É também essa necessidade de homogeneização que impede algumas equipes de F1 de processar na nuvem, devido à dificuldade de quantificar as horas de núcleo usadas e aos rigorosos requisitos de relatórios impostos a eles.
Correndo para a nuvem
No entanto, isso não impediu que algumas equipes de Fórmula 1 dependessem bastante da computação em nuvem. A Oracle Cloud Infrastructure (OCI) se tornou a patrocinadora principal da Red Bull Racing como parte de um acordo de $500 milhões em 2022, e a equipe líder nas paradas declarou publicamente que usa a Oracle para executar simulações de Monte Carlo como parte de sua preparação para a corrida.
No final de 2022, o vencedor e piloto da Oracle Red Bull Racing, Max Verstappen, disse: “Devido a todas as simulações antes mesmo de a corrida começar, é muito fácil adotar uma estratégia diferente durante a corrida, porque tudo está lá, tudo está preparado. Acho que definitivamente tivemos uma vantagem estratégica sobre outras equipes.”
As simulações de Monte Carlo usam algoritmos de computador dependentes de amostragem aleatória repetida. Ao explorar uma ampla variedade de possibilidades, essa aleatoriedade pode ser usada para resolver problemas determinísticos. Para a Red Bull, isso significa aplicar uma variedade de variáveis de superfície, velocidades de vento e clima, possíveis problemas ou escolhas do carro - qualquer fator que possa impactar o resultado de uma corrida - e testá-los todos.
Isso foi feito com a computação em nuvem - a equipe usou o Oracle Container Engine for Kubernetes para containerizar essas aplicações de simulação e, em seguida, executar esses modelos usando CPUs de alto desempenho baseados em Arm Ampere na OCI.
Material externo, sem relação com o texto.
`src/rtl/ir_cap_pkg.sv`:
```
package ir_cap_pkg;
  localparam int unsigned WID_W = 16;

  localparam int unsigned OFF_EN    = 'h00;
  localparam int unsigned OFF_CFG   = 'h04;
  localparam int unsigned OFF_BUSY  = 'h1C;
  localparam int unsigned OFF_COUNT = 'h20;
  localparam int unsigned OFF_POP   = 'h24;
  localparam int unsigned OFF_MASK  = 'h28;
  localparam int unsigned OFF_STS   = 'h2C;
  localparam int unsigned OFF_CLR   = 'h30;
  localparam int unsigned OFF_START = 'h34;

  localparam logic [31:0] CFG_RESET = 32'h3E80_0080;

  typedef enum logic [1:0] {M_IDLE, M_PULSE, M_SPACE} meas_state_e;

  // one symbol word: space in the upper half, pulse in the lower half
  function automatic logic [31:0] pack_symbol(input logic [WID_W-1:0] pulse,
                                              input logic [WID_W-1:0] space);
    return {space, pulse};
  endfunction

  function automatic logic [WID_W-1:0] sat_inc(input logic [WID_W-1:0] v);
    return (v == {WID_W{1'b1}}) ? v : v + 1'b1;
  endfunction

  function automatic logic at_limit(input logic [WID_W-1:0] pulse,
                                    input logic [WID_W-1:0] space,
                                    input logic [WID_W-1:0] maxw);
    return ({1'b0, pulse} + {1'b0, space}) >= {1'b0, maxw};
  endfunction

  // events {ovf,tmo,rx} mirrored into two byte lanes
  function automatic logic [31:0] status_word(input logic [2:0] ev);
    return {5'd0, ev, 13'd0, ev, 8'd0};
  endfunction
endpackage

```
`src/rtl/ir_tick_gen.sv`:
```
module ir_tick_gen #(
  parameter int unsigned DIV_W = 7
) (
  input  logic             clk,
  input  logic             rst_n,
  input  logic             run,
  input  logic [DIV_W-1:0] div_m1,
  output logic             tick
);
  logic [DIV_W-1:0] cnt;

  assign tick = run && (cnt == div_m1);

  always_ff @(posedge clk or negedge rst_n) begin
    if (!rst_n)              cnt <= '0;
    else if (!run || tick)   cnt <= '0;
    else                     cnt <= cnt + 1'b1;
  end
endmodule

```
`src/rtl/ir_symbol_meas.sv`:
```
module ir_symbol_meas
  import ir_cap_pkg::*;
(
  input  logic             clk,
  input  logic             rst_n,
  input  logic             run,
  input  logic             tick,
  input  logic             ir_lvl,
  input  logic [WID_W-1:0] maxw,
  output logic             sym_valid,
  output logic [31:0]      sym_word,
  output logic             tmo_evt
);
  meas_state_e      st;
  logic             ir_d;
  logic [WID_W-1:0] pulse_q, space_q;
  logic             rise, fall, limit;

  assign rise  = ir_lvl & ~ir_d;
  assign fall  = ~ir_lvl & ir_d;
  assign limit = at_limit(pulse_q, space_q, maxw);

  assign sym_valid = run && (st == M_SPACE) && (rise || limit);
  assign tmo_evt   = run && (st == M_SPACE) && limit && !rise;
  assign sym_word  = pack_symbol(pulse_q, space_q);

  always_ff @(posedge clk or negedge rst_n) begin
    if (!rst_n) begin
      st      <= M_IDLE;
      ir_d    <= 1'b0;
      pulse_q <= '0;
      space_q <= '0;
    end else begin
      ir_d <= ir_lvl;
      if (!run) begin
        st <= M_IDLE;
      end else begin
        unique case (st)
          M_IDLE: if (rise) begin
            st      <= M_PULSE;
            pulse_q <= WID_W'(1);
          end
          M_PULSE: begin
            if (fall) begin
              st      <= M_SPACE;
              space_q <= WID_W'(1);
            end else if (tick) begin
              pulse_q <= sat_inc(pulse_q);
            end
          end
          M_SPACE: begin
            if (rise) begin
              st      <= M_PULSE;
              pulse_q <= WID_W'(1);
            end else if (limit) begin
              st <= M_IDLE;
            end else if (tick) begin
              space_q <= sat_inc(space_q);
            end
          end
          default: st <= M_IDLE;
        endcase
      end
    end
  end
endmodule

```
`src/rtl/ir_sym_fifo.sv`:
```
module ir_sym_fifo #(
  parameter int unsigned DEPTH = 16,
  parameter int unsigned W     = 32
) (
  input  logic                       clk,
  input  logic                       rst_n,
  input  logic                       push,
  input  logic [W-1:0]               din,
  input  logic                       pop,
  output logic [W-1:0]               dout,
  output logic [$clog2(DEPTH+1)-1:0] count,
  output logic                       full,
  output logic                       empty
);
  localparam int unsigned AW = (DEPTH > 1) ? $clog2(DEPTH) : 1;
  localparam int unsigned CW = $clog2(DEPTH + 1);

  logic [W-1:0]  mem [DEPTH];
  logic [AW-1:0] wr_ptr, rd_ptr;
  logic          do_push, do_pop;

  assign full    = (count == CW'(DEPTH));
  assign empty   = (count == '0);
  assign do_push = push && !full;
  assign do_pop  = pop && !empty;
  assign dout    = empty ? '0 : mem[rd_ptr];

  function automatic logic [AW-1:0] nxt(input logic [AW-1:0] p);
    return (p == AW'(DEPTH - 1)) ? '0 : p + 1'b1;
  endfunction

  always_ff @(posedge clk) begin
    if (do_push) mem[wr_ptr] <= din;
  end

  always_ff @(posedge clk or negedge rst_n) begin
    if (!rst_n) begin
      wr_ptr <= '0;
      rd_ptr <= '0;
      count  <= '0;
    end else begin
      if (do_push) wr_ptr <= nxt(wr_ptr);
      if (do_pop)  rd_ptr <= nxt(rd_ptr);
      if (do_push && !do_pop)      count <= count + 1'b1;
      else if (do_pop && !do_push) count <= count - 1'b1;
    end
  end
endmodule

```
`src/rtl/ir_capture_rx.sv`:
```
module ir_capture_rx
  import ir_cap_pkg::*;
#(
  parameter int unsigned DEPTH         = 16,
  parameter bit          NEED_EXTRA_EN = 1'b1,
  parameter int unsigned BUSY_CYCLES   = 4,
  parameter int unsigned ADDR_W        = 6
) (
  input  logic              clk,
  input  logic              rst_n,
  input  logic              ir_in,
  input  logic              bus_sel,
  input  logic              bus_we,
  input  logic [ADDR_W-1:0] bus_addr,
  input  logic [31:0]       bus_wdata,
  output logic [31:0]       bus_rdata,
  output logic              irq
);
  localparam int unsigned CW     = $clog2(DEPTH + 1);
  localparam int unsigned BUSY_W = $clog2(BUSY_CYCLES + 1);
  localparam int unsigned DIV_W  = 7;

  // register access decode
  logic wr, rd;
  logic wr_en, wr_cfg, wr_mask, wr_clr, wr_start, rd_pop;
  assign wr       = bus_sel && bus_we;
  assign rd       = bus_sel && !bus_we;
  assign wr_en    = wr && (bus_addr == ADDR_W'(OFF_EN));
  assign wr_cfg   = wr && (bus_addr == ADDR_W'(OFF_CFG));
  assign wr_mask  = wr && (bus_addr == ADDR_W'(OFF_MASK));
  assign wr_clr   = wr && (bus_addr == ADDR_W'(OFF_CLR));
  assign wr_start = wr && (bus_addr == ADDR_W'(OFF_START));
  assign rd_pop   = rd && (bus_addr == ADDR_W'(OFF_POP));

  // enable and bring-up
  logic              en_main, en_extra, rx_on, wr_turns_on, busy, running, capture_on;
  logic [BUSY_W-1:0] busy_cnt;

  function automatic logic on_from(input logic m, input logic x);
    return m && (x || !NEED_EXTRA_EN);
  endfunction

  assign rx_on       = on_from(en_main, en_extra);
  assign wr_turns_on = wr_en && on_from(bus_wdata[0], bus_wdata[8]) && !rx_on;
  assign busy        = (busy_cnt != '0);
  assign capture_on  = running && rx_on && !busy;

  always_ff @(posedge clk or negedge rst_n) begin
    if (!rst_n) begin
      en_main  <= 1'b0;
      en_extra <= 1'b0;
      busy_cnt <= '0;
      running  <= 1'b0;
    end else begin
      if (wr_en) begin
        en_main  <= bus_wdata[0];
        en_extra <= bus_wdata[8];
      end
      if (wr_turns_on)  busy_cnt <= BUSY_W'(BUSY_CYCLES);
      else if (busy)    busy_cnt <= busy_cnt - 1'b1;
      if (!rx_on)                     running <= 1'b0;
      else if (wr_start && !busy)     running <= 1'b1;
    end
  end

  // configuration
  logic [31:0]      cfg;
  logic             cfg_wr_ok;
  logic [WID_W-1:0] cfg_maxw;
  logic [5:0]       cfg_level;
  logic [DIV_W-1:0] cfg_div;
  assign cfg_wr_ok = wr_cfg && !busy;
  assign cfg_maxw  = cfg[31:16];
  assign cfg_level = cfg[13:8];
  assign cfg_div   = cfg[DIV_W-1:0];

  always_ff @(posedge clk or negedge rst_n) begin
    if (!rst_n)         cfg <= CFG_RESET;
    else if (cfg_wr_ok) cfg <= bus_wdata;
  end

  // input synchroniser
  logic ir_s1, ir_s2;
  always_ff @(posedge clk or negedge rst_n) begin
    if (!rst_n) begin
      ir_s1 <= 1'b0;
      ir_s2 <= 1'b0;
    end else begin
      ir_s1 <= ir_in;
      ir_s2 <= ir_s1;
    end
  end

  // measurement datapath
  logic        tick, sym_valid, tmo_evt;
  logic [31:0] sym_word;

  ir_tick_gen #(.DIV_W(DIV_W)) u_tick (
    .clk(clk), .rst_n(rst_n), .run(capture_on), .div_m1(cfg_div), .tick(tick)
  );

  ir_symbol_meas u_meas (
    .clk(clk), .rst_n(rst_n), .run(capture_on), .tick(tick), .ir_lvl(ir_s2),
    .maxw(cfg_maxw), .sym_valid(sym_valid), .sym_word(sym_word), .tmo_evt(tmo_evt)
  );

  logic [31:0]   fifo_dout;
  logic [CW-1:0] fifo_count;
  logic          fifo_full, fifo_empty, push_ok, pop_ok, ovf_evt, rx_evt;

  assign push_ok = sym_valid && !fifo_full;
  assign ovf_evt = sym_valid && fifo_full;
  assign pop_ok  = rd_pop && !fifo_empty;
  assign rx_evt  = push_ok && ({{(32-CW){1'b0}}, fifo_count} >= {26'd0, cfg_level});

  ir_sym_fifo #(.DEPTH(DEPTH), .W(32)) u_fifo (
    .clk(clk), .rst_n(rst_n), .push(sym_valid), .din(sym_word), .pop(rd_pop),
    .dout(fifo_dout), .count(fifo_count), .full(fifo_full), .empty(fifo_empty)
  );

  // events: bit 0 received, bit 1 timeout, bit 2 overflow
  logic [2:0] sts, mask, ev_set, ev_clr;
  assign ev_set = {ovf_evt, tmo_evt, rx_evt};
  assign ev_clr = wr_clr ? bus_wdata[18:16] : 3'b000;

  always_ff @(posedge clk or negedge rst_n) begin
    if (!rst_n) begin
      sts  <= '0;
      mask <= 3'b111;
    end else begin
      sts <= (sts & ~ev_clr) | ev_set;
      if (wr_mask) mask <= bus_wdata[2:0];
    end
  end

  assign irq = |(sts & ~mask);

  // read mux
  always_comb begin
    bus_rdata = '0;
    if (rd) begin
      unique case (int'(bus_addr))
        OFF_EN:    bus_rdata = {23'd0, en_extra, 7'd0, en_main};
        OFF_CFG:   bus_rdata = cfg;
        OFF_BUSY:  bus_rdata = {31'd0, busy};
        OFF_COUNT: bus_rdata = {{(32-CW){1'b0}}, fifo_count};
        OFF_POP:   bus_rdata = fifo_dout;
        OFF_MASK:  bus_rdata = {29'd0, mask};
        OFF_STS:   bus_rdata = status_word(sts);
        default:   bus_rdata = '0;
      endcase
    end
  end
endmodule

```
"Os primeiros fluxos de trabalho que movemos para a OCI foram nossas simulações de Monte Carlo para estratégia de corrida", disse Matt Cadieux, CIO da Red Bull Racing, na Oracle CloudWorld em Londres. "A razão pela qual essa é nossa estratégia de corrida é crucial para a missão. Tem uma grande influência em nossos resultados de corrida. Estávamos rodando em um cluster obsoleto local, e nossos modelos estavam crescendo, então precisávamos de mais capacidade de computação, e também precisávamos fazer algo que fosse muito acessível na era dos limites de custos."
Neste caso, a flexibilidade da computação em nuvem e a capacidade da Red Bull de iniciar CPUs por curtos períodos de tempo para realizar essas simulações podem tê-los levado ao título.
Independentemente de as equipes adotarem uma abordagem local ou voltada para a nuvem, o limite de custos tem se mostrado um obstáculo que forçou a inovação em todas as frentes. Com um esporte tão dependente de inovação tecnológica, habilidades científicas e pensamento fora da caixa, há um argumento de que essa limitação só serve para fortalecer o esporte.
Forçar as equipes a encontrar métodos mais financeiramente sustentáveis para alcançar isso não apenas fortalecerá a competição a longo prazo, mas também poderia mudar a maneira como a indústria e outros abordam questões tecnológicas em ambientes e situações restritos.